<file path="src/rtl/u8dec_pkg.sv">
// ----------------------------------------------------------------------------
// u8dec_pkg
// Types and constants of the UTF-8 stream decoder with escape skipping.
// ----------------------------------------------------------------------------
package u8dec_pkg;

   // Default width of the byte offset counter
   localparam int OFFSET_BITS_DEFAULT = 32;
   // Depth of the queue between front and back
   localparam int QUEUE_DEPTH = 4;
   // Code point and output offset widths
   localparam int CP_BITS   = 21;
   localparam int OUT_OFF_BITS = 32;

   // Special bytes
   localparam logic [7:0] BYTE_NUL     = 8'h00;
   localparam logic [7:0] BYTE_ESC     = 8'h1B;
   localparam logic [7:0] BYTE_BRACKET = 8'h5B;

   // Lead byte ranges
   localparam logic [7:0] LEAD_LOW    = 8'hC2;
   localparam logic [7:0] LEAD_HIGH   = 8'hF4;
   localparam logic [7:0] LEAD3_FIRST = 8'hE0;
   localparam logic [7:0] LEAD4_FIRST = 8'hF0;

   // Leads with a restricted first continuation
   localparam logic [7:0] LEAD_SURR   = 8'hED;
   localparam logic [7:0] LEAD_E0     = 8'hE0;
   localparam logic [7:0] LEAD_F0     = 8'hF0;
   localparam logic [7:0] LEAD_F4     = 8'hF4;
   localparam logic [7:0] CONT_SURR_MAX = 8'h9F;
   localparam logic [7:0] CONT_E0_MIN   = 8'hA0;
   localparam logic [7:0] CONT_F0_MIN   = 8'h90;
   localparam logic [7:0] CONT_F4_MAX   = 8'h8F;

   // Result kinds
   typedef enum logic [1:0] {
      KIND_VALID   = 2'd0,
      KIND_INVALID = 2'd1,
      KIND_ESCAPE  = 2'd2
   } kind_type;

   // Work handed from front to back for one accepted byte:
   // a head group of head_count results at consecutive offsets from the
   // base, then an optional tail result at the byte's own offset.
   typedef struct packed {
      logic [1:0]         head_count;
      kind_type           head_kind;
      logic [CP_BITS-1:0] head_cp;
      logic               tail_en;
      kind_type           tail_kind;
      logic [7:0]         tail_byte;
   } desc_type;

endpackage

</file>
<file path="src/rtl/u8dec_if.sv">
// ----------------------------------------------------------------------------
// u8dec_req_if / u8dec_rsp_if
// Valid/ready channels carrying raw text bytes in and decoded results out.
// ----------------------------------------------------------------------------
interface u8dec_req_if;
   logic       valid;
   logic       ready;
   logic [7:0] data_byte;
   logic       end_of_text;

   modport source (output valid, output data_byte, output end_of_text, input ready);
   modport sink   (input valid, input data_byte, input end_of_text, output ready);
endinterface

interface u8dec_rsp_if;
   logic        valid;
   logic        ready;
   logic [20:0] code_point;
   logic [1:0]  kind;
   logic [31:0] start_offset;
   logic        last_of_run;

   modport source (output valid, output code_point, output kind, output start_offset,
                   output last_of_run, input ready);
   modport sink   (input valid, input code_point, input kind, input start_offset,
                   input last_of_run, output ready);
endinterface

</file>
<file path="src/rtl/u8dec_front.sv">
// ----------------------------------------------------------------------------
// u8dec_front
// Takes one byte per cycle while the queue has room, tracks the decoder state
// and writes a compact description of the byte's results into the queue.
// ----------------------------------------------------------------------------
module u8dec_front import u8dec_pkg::*; #(
   parameter int OFFSET_BITS = OFFSET_BITS_DEFAULT
) (
   input  logic                   clock,
   input  logic                   reset,
   input  logic                   in_valid,
   output logic                   in_ready,
   input  logic [7:0]             data_byte,
   input  logic                   end_of_text,
   input  logic                   q_full,
   output logic                   q_push,
   output desc_type               q_desc,
   output logic [OFFSET_BITS-1:0] q_base,
   output logic [OFFSET_BITS-1:0] q_pos
);

   // Decoder state
   logic [OFFSET_BITS-1:0] pos_ff,   pos_in;
   logic [OFFSET_BITS-1:0] start_ff, start_in;
   logic [7:0]             lead_ff,  lead_in;
   logic [1:0]             need_ff,  need_in;
   logic [1:0]             held_ff,  held_in;
   logic [CP_BITS-1:0]     value_ff, value_in;
   logic                   esc_ff,   esc_in;
   logic                   inesc_ff, inesc_in;

   // Byte classes
   logic is_nul, is_esc, is_ascii, is_letter, good_lead, cont_ok, fits;
   logic use_lead, accept;
   logic [CP_BITS-1:0] value_ext;
   desc_type desc;

   assign in_ready = !q_full;
   assign accept   = in_valid && in_ready;

   // Classification of the incoming byte
   always_comb begin
      is_nul    = (data_byte == BYTE_NUL);
      is_esc    = (data_byte == BYTE_ESC);
      is_ascii  = !data_byte[7];
      is_letter = data_byte inside {[8'h41:8'h5A], [8'h61:8'h7A]};
      good_lead = data_byte inside {[LEAD_LOW:LEAD_HIGH]};
      cont_ok   = (data_byte[7:6] == 2'b10);
      fits      = cont_ok;
      if (held_ff == 2'd0) begin
         if ((lead_ff == LEAD_SURR && data_byte > CONT_SURR_MAX) ||
             (lead_ff == LEAD_E0   && data_byte < CONT_E0_MIN)   ||
             (lead_ff == LEAD_F0   && data_byte < CONT_F0_MIN)   ||
             (lead_ff == LEAD_F4   && data_byte > CONT_F4_MAX)) begin
            fits = 1'b0;
         end
      end
      value_ext = {value_ff[CP_BITS-7:0], data_byte[5:0]};
   end

   // Next state and work description
   always_comb begin
      pos_in   = pos_ff;
      start_in = start_ff;
      lead_in  = lead_ff;
      need_in  = need_ff;
      held_in  = held_ff;
      value_in = value_ff;
      esc_in   = esc_ff;
      inesc_in = inesc_ff;
      use_lead = 1'b0;

      desc            = '0;
      desc.head_kind  = KIND_INVALID;
      desc.tail_kind  = KIND_INVALID;
      desc.tail_byte  = data_byte;

      if (inesc_ff) begin
         // inside a skipped escape sequence
         if (is_nul || is_letter || end_of_text) begin
            desc.head_count = 2'd1;
            desc.head_kind  = KIND_ESCAPE;
            inesc_in        = 1'b0;
         end
      end else if (esc_ff) begin
         esc_in = 1'b0;
         if (data_byte == BYTE_BRACKET) begin
            inesc_in = 1'b1;
            if (end_of_text) begin
               desc.head_count = 2'd1;
               desc.head_kind  = KIND_ESCAPE;
            end
         end else begin
            // lone ESC is an ordinary code point
            desc.head_count = 2'd1;
            desc.head_kind  = KIND_VALID;
            desc.head_cp    = CP_BITS'(BYTE_ESC);
            use_lead        = 1'b1;
         end
      end else if (need_ff != 2'd0) begin
         if (fits) begin
            value_in = value_ext;
            need_in  = need_ff - 2'd1;
            if (need_ff == 2'd1) begin
               desc.head_count = 2'd1;
               desc.head_kind  = KIND_VALID;
               desc.head_cp    = value_ext;
               lead_in  = '0;
               held_in  = '0;
               value_in = '0;
            end else begin
               held_in = held_ff + 2'd1;
               if (end_of_text) begin
                  // lead, every continuation held so far and this byte
                  desc.head_count = held_ff + 2'd2;
                  desc.head_kind  = KIND_INVALID;
               end
            end
         end else begin
            // broken sequence, breaking byte starts afresh
            desc.head_count = held_ff + 2'd1;
            desc.head_kind  = KIND_INVALID;
            lead_in  = '0;
            need_in  = '0;
            held_in  = '0;
            value_in = '0;
            use_lead = 1'b1;
         end
      end else begin
         use_lead = 1'b1;
      end

      // Byte taken as a lead
      if (use_lead) begin
         desc.tail_kind = (is_ascii && !is_nul) ? KIND_VALID : KIND_INVALID;
         desc.tail_en   = is_nul || (is_ascii && !is_esc) || (!is_ascii && !good_lead) ||
                          (end_of_text && (is_esc || good_lead));
         if (is_esc) begin
            esc_in   = 1'b1;
            start_in = pos_ff;
         end else if (!is_ascii && good_lead) begin
            lead_in  = data_byte;
            start_in = pos_ff;
            held_in  = '0;
            if (data_byte < LEAD3_FIRST) begin
               need_in  = 2'd1;
               value_in = CP_BITS'(data_byte[4:0]);
            end else if (data_byte < LEAD4_FIRST) begin
               need_in  = 2'd2;
               value_in = CP_BITS'(data_byte[3:0]);
            end else begin
               need_in  = 2'd3;
               value_in = CP_BITS'(data_byte[2:0]);
            end
         end
      end

      // End of text flushes everything
      if (end_of_text) begin
         pos_in   = '0;
         start_in = '0;
         lead_in  = '0;
         need_in  = '0;
         held_in  = '0;
         value_in = '0;
         esc_in   = 1'b0;
         inesc_in = 1'b0;
      end else begin
         pos_in = pos_ff + OFFSET_BITS'(1);
      end
   end

   assign q_push = accept && ((desc.head_count != 2'd0) || desc.tail_en);
   assign q_desc = desc;
   assign q_base = start_ff;
   assign q_pos  = pos_ff;

   // State registers
   always_ff @(posedge clock) begin
      if (reset) begin
         pos_ff   <= '0;
         start_ff <= '0;
         lead_ff  <= '0;
         need_ff  <= '0;
         held_ff  <= '0;
         value_ff <= '0;
         esc_ff   <= 1'b0;
         inesc_ff <= 1'b0;
      end else if (accept) begin
         pos_ff   <= pos_in;
         start_ff <= start_in;
         lead_ff  <= lead_in;
         need_ff  <= need_in;
         held_ff  <= held_in;
         value_ff <= value_in;
         esc_ff   <= esc_in;
         inesc_ff <= inesc_in;
      end
   end

endmodule

</file>
<file path="src/rtl/u8dec_queue.sv">
// ----------------------------------------------------------------------------
// u8dec_queue
// Small first-in first-out queue of work descriptions between front and back.
// ----------------------------------------------------------------------------
module u8dec_queue import u8dec_pkg::*; #(
   parameter int WIDTH = 8,
   parameter int DEPTH = QUEUE_DEPTH
) (
   input  logic             clock,
   input  logic             reset,
   input  logic             push,
   input  logic [WIDTH-1:0] wdata,
   input  logic             pop,
   output logic [WIDTH-1:0] rdata,
   output logic             full,
   output logic             empty
);

   localparam int PTR_BITS = (DEPTH > 1) ? $clog2(DEPTH) : 1;
   localparam int CNT_BITS = $clog2(DEPTH + 1);

   logic [WIDTH-1:0]    slot_ff [DEPTH];
   logic [PTR_BITS-1:0] wr_ff, wr_in;
   logic [PTR_BITS-1:0] rd_ff, rd_in;
   logic [CNT_BITS-1:0] count_ff, count_in;
   logic                do_push, do_pop;

   assign full    = (count_ff == CNT_BITS'(DEPTH));
   assign empty   = (count_ff == '0);
   assign do_push = push && !full;
   assign do_pop  = pop && !empty;
   assign rdata   = slot_ff[rd_ff];

   // Pointer and fill count update
   always_comb begin
      wr_in    = wr_ff;
      rd_in    = rd_ff;
      count_in = count_ff;
      if (do_push) begin
         wr_in = (wr_ff == PTR_BITS'(DEPTH - 1)) ? '0 : wr_ff + PTR_BITS'(1);
      end
      if (do_pop) begin
         rd_in = (rd_ff == PTR_BITS'(DEPTH - 1)) ? '0 : rd_ff + PTR_BITS'(1);
      end
      if (do_push && !do_pop) begin
         count_in = count_ff + CNT_BITS'(1);
      end else if (do_pop && !do_push) begin
         count_in = count_ff - CNT_BITS'(1);
      end
   end

   always_ff @(posedge clock) begin
      if (reset) begin
         wr_ff    <= '0;
         rd_ff    <= '0;
         count_ff <= '0;
      end else begin
         wr_ff    <= wr_in;
         rd_ff    <= rd_in;
         count_ff <= count_in;
      end
   end

   // Storage
   always_ff @(posedge clock) begin
      if (do_push) begin
         slot_ff[wr_ff] <= wdata;
      end
   end

endmodule

</file>
<file path="src/rtl/u8dec_back.sv">
// ----------------------------------------------------------------------------
// u8dec_back
// Expands each work description into its results, one per cycle while the
// queue is not empty and the output is not stalled, into an output register.
// ----------------------------------------------------------------------------
module u8dec_back import u8dec_pkg::*; #(
   parameter int OFFSET_BITS = OFFSET_BITS_DEFAULT
) (
   input  logic                    clock,
   input  logic                    reset,
   input  logic                    q_empty,
   input  desc_type                q_desc,
   input  logic [OFFSET_BITS-1:0]  q_base,
   input  logic [OFFSET_BITS-1:0]  q_pos,
   output logic                    q_pop,
   output logic                    rsp_valid,
   input  logic                    rsp_ready,
   output logic [CP_BITS-1:0]      code_point,
   output kind_type                kind,
   output logic [OUT_OFF_BITS-1:0] start_offset,
   output logic                    last_of_run
);

   logic [1:0]              idx_ff, idx_in;
   logic                    valid_ff, valid_in;
   logic [CP_BITS-1:0]      cp_ff, cp_in;
   kind_type                kind_ff, kind_in;
   logic [OUT_OFF_BITS-1:0] off_ff, off_in;
   logic                    last_ff, last_in;

   logic [2:0]              total;
   logic                    load, fire;
   logic [OFFSET_BITS-1:0]  off_full;

   assign load = !valid_ff || rsp_ready;
   assign fire = load && !q_empty;

   // Pick the result at the current index of the head description
   always_comb begin
      total   = {1'b0, q_desc.head_count} + {2'b00, q_desc.tail_en};
      last_in = (({1'b0, idx_ff} + 3'd1) == total);
      if ({1'b0, idx_ff} < {1'b0, q_desc.head_count}) begin
         kind_in  = q_desc.head_kind;
         cp_in    = (q_desc.head_kind == KIND_VALID) ? q_desc.head_cp : '0;
         off_full = q_base + OFFSET_BITS'(idx_ff);
      end else begin
         kind_in  = q_desc.tail_kind;
         cp_in    = (q_desc.tail_kind == KIND_VALID) ? CP_BITS'(q_desc.tail_byte) : '0;
         off_full = q_pos;
      end
      off_in = OUT_OFF_BITS'(off_full);
   end

   // Index and output valid
   always_comb begin
      idx_in   = idx_ff;
      valid_in = valid_ff;
      if (fire) begin
         valid_in = 1'b1;
         idx_in   = last_in ? 2'd0 : idx_ff + 2'd1;
      end else if (rsp_ready) begin
         valid_in = 1'b0;
      end
   end

   assign q_pop = fire && last_in;

   always_ff @(posedge clock) begin
      if (reset) begin
         idx_ff   <= '0;
         valid_ff <= 1'b0;
      end else begin
         idx_ff   <= idx_in;
         valid_ff <= valid_in;
      end
   end

   // Output payload
   always_ff @(posedge clock) begin
      if (fire) begin
         cp_ff   <= cp_in;
         kind_ff <= kind_in;
         off_ff  <= off_in;
         last_ff <= last_in;
      end
   end

   assign rsp_valid    = valid_ff;
   assign code_point   = cp_ff;
   assign kind         = kind_ff;
   assign start_offset = off_ff;
   assign last_of_run  = last_ff;

endmodule

</file>
<file path="src/rtl/utf8_stream_decoder_with_csi_skip_top.sv">
// ----------------------------------------------------------------------------
// utf8_stream_decoder_with_csi_skip_top
// Strict UTF-8 stream decoder that skips ESC '[' escape sequences.
//
//   channel  dir  handshake        payload
//   req_ch   in   valid / ready    data_byte[7:0], end_of_text
//   rsp_ch   out  valid / ready    code_point[20:0], kind[1:0],
//                                  start_offset[31:0], last_of_run
//
// One byte is taken per cycle while the queue has room; a byte gives 0 to 4
// results, one per cycle from the back end while rsp ready does not stall it.
// The first result of a byte passes through the queue and then the back end's
// output register. A four-entry queue absorbs bursts between front and back;
// req ready drops only when it is full. Reset is synchronous.
// ----------------------------------------------------------------------------
module utf8_stream_decoder_with_csi_skip_top import u8dec_pkg::*; #(
   parameter int OFFSET_BITS = OFFSET_BITS_DEFAULT
) (
   input  logic        clock,
   input  logic        reset,
   u8dec_req_if.sink   req_ch,
   u8dec_rsp_if.source rsp_ch
);

   localparam int Q_WIDTH = $bits(desc_type) + 2 * OFFSET_BITS;

   desc_type               f_desc, b_desc;
   logic [OFFSET_BITS-1:0] f_base, f_pos, b_base, b_pos;
   logic                   q_push, q_pop, q_full, q_empty;
   logic [Q_WIDTH-1:0]     q_wdata, q_rdata;
   kind_type               rsp_kind;

   // Front: classify bytes, keep decoder state
   u8dec_front #(.OFFSET_BITS(OFFSET_BITS)) u_front (
      .clock       (clock),
      .reset       (reset),
      .in_valid    (req_ch.valid),
      .in_ready    (req_ch.ready),
      .data_byte   (req_ch.data_byte),
      .end_of_text (req_ch.end_of_text),
      .q_full      (q_full),
      .q_push      (q_push),
      .q_desc      (f_desc),
      .q_base      (f_base),
      .q_pos       (f_pos)
   );

   assign q_wdata = {f_desc, f_base, f_pos};

   // Work queue
   u8dec_queue #(.WIDTH(Q_WIDTH), .DEPTH(QUEUE_DEPTH)) u_queue (
      .clock (clock),
      .reset (reset),
      .push  (q_push),
      .wdata (q_wdata),
      .pop   (q_pop),
      .rdata (q_rdata),
      .full  (q_full),
      .empty (q_empty)
   );

   assign {b_desc, b_base, b_pos} = q_rdata;

   // Back: expand into results
   u8dec_back #(.OFFSET_BITS(OFFSET_BITS)) u_back (
      .clock        (clock),
      .reset        (reset),
      .q_empty      (q_empty),
      .q_desc       (b_desc),
      .q_base       (b_base),
      .q_pos        (b_pos),
      .q_pop        (q_pop),
      .rsp_valid    (rsp_ch.valid),
      .rsp_ready    (rsp_ch.ready),
      .code_point   (rsp_ch.code_point),
      .kind         (rsp_kind),
      .start_offset (rsp_ch.start_offset),
      .last_of_run  (rsp_ch.last_of_run)
   );

   assign rsp_ch.kind = rsp_kind;

endmodule

</file>
<file path="src/flat_wrapper.sv">
// flat-port wrapper written by rule: the top's interface ports become plain ports
module utf8_stream_decoder_with_csi_skip_top_flat import u8dec_pkg::*;
#(
   parameter int OFFSET_BITS = OFFSET_BITS_DEFAULT
)
  (clock, reset, req_ch_valid, req_ch_data_byte, req_ch_end_of_text, req_ch_ready, rsp_ch_valid, rsp_ch_code_point, rsp_ch_kind, rsp_ch_start_offset, rsp_ch_last_of_run, rsp_ch_ready);
  u8dec_req_if req_ch_i ();
  u8dec_rsp_if rsp_ch_i ();
  input  logic clock;
  input  logic reset;
  input wire logic [$bits(req_ch_i.valid)-1:0] req_ch_valid;
  input wire logic [$bits(req_ch_i.data_byte)-1:0] req_ch_data_byte;
  input wire logic [$bits(req_ch_i.end_of_text)-1:0] req_ch_end_of_text;
  output wire logic [$bits(req_ch_i.ready)-1:0] req_ch_ready;
  output wire logic [$bits(rsp_ch_i.valid)-1:0] rsp_ch_valid;
  output wire logic [$bits(rsp_ch_i.code_point)-1:0] rsp_ch_code_point;
  output wire logic [$bits(rsp_ch_i.kind)-1:0] rsp_ch_kind;
  output wire logic [$bits(rsp_ch_i.start_offset)-1:0] rsp_ch_start_offset;
  output wire logic [$bits(rsp_ch_i.last_of_run)-1:0] rsp_ch_last_of_run;
  input wire logic [$bits(rsp_ch_i.ready)-1:0] rsp_ch_ready;
  assign req_ch_i.valid = req_ch_valid;
  assign req_ch_i.data_byte = req_ch_data_byte;
  assign req_ch_i.end_of_text = req_ch_end_of_text;
  assign req_ch_ready = req_ch_i.ready;
  assign rsp_ch_valid = rsp_ch_i.valid;
  assign rsp_ch_code_point = rsp_ch_i.code_point;
  assign rsp_ch_kind = rsp_ch_i.kind;
  assign rsp_ch_start_offset = rsp_ch_i.start_offset;
  assign rsp_ch_last_of_run = rsp_ch_i.last_of_run;
  assign rsp_ch_i.ready = rsp_ch_ready;
  utf8_stream_decoder_with_csi_skip_top #(.OFFSET_BITS(OFFSET_BITS)) u_core (.clock(clock), .reset(reset), .req_ch(req_ch_i), .rsp_ch(rsp_ch_i));
endmodule
</file>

**Exercise objective**. Your answer should be a single number: how many lines in the data above include "wire"?

**Response area**. 10